Activity: Extract the lines from the first line of the records below through the line containing "compound gates,968,968,9.78", inclusive, and reproduce them exactly as written.

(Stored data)

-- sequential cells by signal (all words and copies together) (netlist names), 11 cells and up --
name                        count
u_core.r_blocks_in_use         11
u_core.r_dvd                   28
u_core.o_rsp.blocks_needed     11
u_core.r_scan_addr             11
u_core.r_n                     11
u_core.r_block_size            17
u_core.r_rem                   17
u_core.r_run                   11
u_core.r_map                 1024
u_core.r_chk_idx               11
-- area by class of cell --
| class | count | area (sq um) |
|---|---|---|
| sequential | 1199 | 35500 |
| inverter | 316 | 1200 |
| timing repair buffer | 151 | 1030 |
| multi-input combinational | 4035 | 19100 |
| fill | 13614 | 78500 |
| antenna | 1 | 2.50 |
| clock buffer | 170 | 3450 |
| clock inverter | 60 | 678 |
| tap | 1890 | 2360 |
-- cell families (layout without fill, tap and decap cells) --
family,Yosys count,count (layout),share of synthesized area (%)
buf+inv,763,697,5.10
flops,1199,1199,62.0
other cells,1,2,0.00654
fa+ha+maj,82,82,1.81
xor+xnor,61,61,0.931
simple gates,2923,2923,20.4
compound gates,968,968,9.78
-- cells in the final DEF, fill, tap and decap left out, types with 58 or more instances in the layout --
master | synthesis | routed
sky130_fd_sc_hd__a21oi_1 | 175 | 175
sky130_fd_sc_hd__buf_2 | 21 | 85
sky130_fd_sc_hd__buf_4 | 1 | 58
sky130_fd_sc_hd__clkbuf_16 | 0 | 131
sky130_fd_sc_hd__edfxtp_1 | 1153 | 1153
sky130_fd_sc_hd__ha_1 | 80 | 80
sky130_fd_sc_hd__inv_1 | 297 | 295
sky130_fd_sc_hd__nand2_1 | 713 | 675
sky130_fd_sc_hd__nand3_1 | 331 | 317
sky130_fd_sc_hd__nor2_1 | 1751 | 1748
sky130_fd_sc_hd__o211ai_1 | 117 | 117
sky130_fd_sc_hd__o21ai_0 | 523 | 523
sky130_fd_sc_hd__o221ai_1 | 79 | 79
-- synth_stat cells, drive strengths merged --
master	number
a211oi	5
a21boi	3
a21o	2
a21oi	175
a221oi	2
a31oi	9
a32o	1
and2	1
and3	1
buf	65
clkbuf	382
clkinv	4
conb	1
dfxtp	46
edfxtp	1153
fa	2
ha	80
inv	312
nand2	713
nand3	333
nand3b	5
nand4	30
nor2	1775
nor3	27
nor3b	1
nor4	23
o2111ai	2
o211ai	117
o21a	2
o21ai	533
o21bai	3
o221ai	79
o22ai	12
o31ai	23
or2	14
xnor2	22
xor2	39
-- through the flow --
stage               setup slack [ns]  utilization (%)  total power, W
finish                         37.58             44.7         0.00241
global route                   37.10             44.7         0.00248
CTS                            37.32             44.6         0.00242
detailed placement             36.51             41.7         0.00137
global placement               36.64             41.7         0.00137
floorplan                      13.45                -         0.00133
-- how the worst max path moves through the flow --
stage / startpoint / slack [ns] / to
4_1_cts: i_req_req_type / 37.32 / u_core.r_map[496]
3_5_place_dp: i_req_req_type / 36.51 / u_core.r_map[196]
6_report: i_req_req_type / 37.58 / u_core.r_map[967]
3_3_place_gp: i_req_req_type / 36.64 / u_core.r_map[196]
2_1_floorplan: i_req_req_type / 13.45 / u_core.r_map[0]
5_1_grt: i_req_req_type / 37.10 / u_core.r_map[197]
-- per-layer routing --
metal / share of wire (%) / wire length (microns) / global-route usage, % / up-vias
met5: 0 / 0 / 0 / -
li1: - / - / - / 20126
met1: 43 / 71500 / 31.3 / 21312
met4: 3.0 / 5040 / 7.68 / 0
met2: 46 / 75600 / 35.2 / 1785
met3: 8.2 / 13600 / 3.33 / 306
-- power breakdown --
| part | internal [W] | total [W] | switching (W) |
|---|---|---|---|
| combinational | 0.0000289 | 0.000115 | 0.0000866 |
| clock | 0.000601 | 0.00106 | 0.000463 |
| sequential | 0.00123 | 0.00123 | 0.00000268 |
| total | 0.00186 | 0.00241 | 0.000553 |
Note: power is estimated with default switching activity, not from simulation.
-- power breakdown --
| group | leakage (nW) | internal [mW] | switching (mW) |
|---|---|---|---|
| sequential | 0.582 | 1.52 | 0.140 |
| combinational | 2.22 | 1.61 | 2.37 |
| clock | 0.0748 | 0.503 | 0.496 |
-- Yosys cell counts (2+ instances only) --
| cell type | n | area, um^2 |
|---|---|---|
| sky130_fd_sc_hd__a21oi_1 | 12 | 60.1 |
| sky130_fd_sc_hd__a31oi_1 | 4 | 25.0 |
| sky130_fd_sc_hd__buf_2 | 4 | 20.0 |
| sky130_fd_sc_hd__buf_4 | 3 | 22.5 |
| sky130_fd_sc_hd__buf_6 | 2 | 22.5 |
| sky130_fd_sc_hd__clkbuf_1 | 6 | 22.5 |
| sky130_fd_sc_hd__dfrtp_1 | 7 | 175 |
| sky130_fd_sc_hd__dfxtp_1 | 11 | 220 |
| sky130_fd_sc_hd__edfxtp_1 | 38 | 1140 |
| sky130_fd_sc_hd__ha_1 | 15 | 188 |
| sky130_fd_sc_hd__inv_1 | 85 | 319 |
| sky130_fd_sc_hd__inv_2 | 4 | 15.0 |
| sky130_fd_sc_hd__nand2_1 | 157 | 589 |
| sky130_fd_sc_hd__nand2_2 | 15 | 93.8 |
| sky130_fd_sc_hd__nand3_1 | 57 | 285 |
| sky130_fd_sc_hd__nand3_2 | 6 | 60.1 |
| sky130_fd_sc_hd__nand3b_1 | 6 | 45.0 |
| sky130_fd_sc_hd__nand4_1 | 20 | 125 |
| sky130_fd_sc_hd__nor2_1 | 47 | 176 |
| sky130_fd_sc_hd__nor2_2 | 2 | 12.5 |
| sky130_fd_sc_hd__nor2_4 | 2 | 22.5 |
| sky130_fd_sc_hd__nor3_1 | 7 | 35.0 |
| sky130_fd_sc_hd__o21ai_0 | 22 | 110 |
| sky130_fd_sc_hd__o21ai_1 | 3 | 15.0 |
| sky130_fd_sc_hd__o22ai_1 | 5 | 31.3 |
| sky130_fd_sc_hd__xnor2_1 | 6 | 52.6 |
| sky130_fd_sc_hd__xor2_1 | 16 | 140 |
`src/design/q2e_pkg.sv`:
```
// shared constants, types and helpers for the quaternion to euler converter
package q2e_pkg;

    localparam int unsigned TableLen = 24;
    localparam int unsigned AngW     = 33;

    localparam logic signed [AngW-1:0] HalfPiQ30 = 33'sd1686629713;

    typedef logic signed [AngW-1:0] t_angle;

    // arctangent of 2^-i in q.30 radians
    function automatic t_angle atan_q30(input logic [4:0] idx);
        t_angle r;
        r = '0;
        unique case (idx)
            5'd0:  r = 33'sd843314857;
            5'd1:  r = 33'sd497837829;
            5'd2:  r = 33'sd263043837;
            5'd3:  r = 33'sd133525159;
            5'd4:  r = 33'sd67021687;
            5'd5:  r = 33'sd33543516;
            5'd6:  r = 33'sd16775851;
            5'd7:  r = 33'sd8388437;
            5'd8:  r = 33'sd4194283;
            5'd9:  r = 33'sd2097149;
            5'd10: r = 33'sd1048576;
            5'd11: r = 33'sd524288;
            5'd12: r = 33'sd262144;
            5'd13: r = 33'sd131072;
            5'd14: r = 33'sd65536;
            5'd15: r = 33'sd32768;
            5'd16: r = 33'sd16384;
            5'd17: r = 33'sd8192;
            5'd18: r = 33'sd4096;
            5'd19: r = 33'sd2048;
            5'd20: r = 33'sd1024;
            5'd21: r = 33'sd512;
            5'd22: r = 33'sd256;
            5'd23: r = 33'sd128;
            default: r = '0;
        endcase
        return r;
    endfunction

endpackage

```
`src/design/q2e_isqrt_cell.sv`:
```
// one restoring square root step: one result bit per cell
module q2e_isqrt_cell #(
    parameter int STEP = 0,
    parameter int RW   = 32,
    parameter int F    = 14
) (
    input  logic                  i_clk,
    input  logic                  i_en,
    input  logic [RW-1:0]         i_rem,
    input  logic [RW-1:0]         i_res,
    input  logic signed [F+1:0]   i_sq,
    input  logic                  i_clamped,
    output logic [RW-1:0]         o_rem,
    output logic [RW-1:0]         o_res,
    output logic signed [F+1:0]   o_sq,
    output logic                  o_clamped
);
    import q2e_pkg::*;

    localparam logic [RW-1:0] Bit = RW'(1) << (RW - 2 - 2 * STEP);

    logic [RW-1:0] r_rem, r_res, n_rem, n_res;
    logic signed [F+1:0] r_sq;
    logic r_cl;

    always_comb begin
        if (i_rem >= i_res + Bit) begin
            n_rem = i_rem - (i_res + Bit);
            n_res = (i_res >> 1) + Bit;
        end else begin
            n_rem = i_rem;
            n_res = i_res >> 1;
        end
    end

    always_ff @(posedge i_clk) begin
        if (i_en) begin
            r_rem <= n_rem;
            r_res <= n_res;
            r_sq  <= i_sq;
            r_cl  <= i_clamped;
        end
    end

    assign o_rem     = r_rem;
    assign o_res     = r_res;
    assign o_sq      = r_sq;
    assign o_clamped = r_cl;
endmodule

```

Written solution:
-- sequential cells by signal (all words and copies together) (netlist names), 11 cells and up --
name                        count
u_core.r_blocks_in_use         11
u_core.r_dvd                   28
u_core.o_rsp.blocks_needed     11
u_core.r_scan_addr             11
u_core.r_n                     11
u_core.r_block_size            17
u_core.r_rem                   17
u_core.r_run                   11
u_core.r_map                 1024
u_core.r_chk_idx               11
-- area by class of cell --
| class | count | area (sq um) |
|---|---|---|
| sequential | 1199 | 35500 |
| inverter | 316 | 1200 |
| timing repair buffer | 151 | 1030 |
| multi-input combinational | 4035 | 19100 |
| fill | 13614 | 78500 |
| antenna | 1 | 2.50 |
| clock buffer | 170 | 3450 |
| clock inverter | 60 | 678 |
| tap | 1890 | 2360 |
-- cell families (layout without fill, tap and decap cells) --
family,Yosys count,count (layout),share of synthesized area (%)
buf+inv,763,697,5.10
flops,1199,1199,62.0
other cells,1,2,0.00654
fa+ha+maj,82,82,1.81
xor+xnor,61,61,0.931
simple gates,2923,2923,20.4
compound gates,968,968,9.78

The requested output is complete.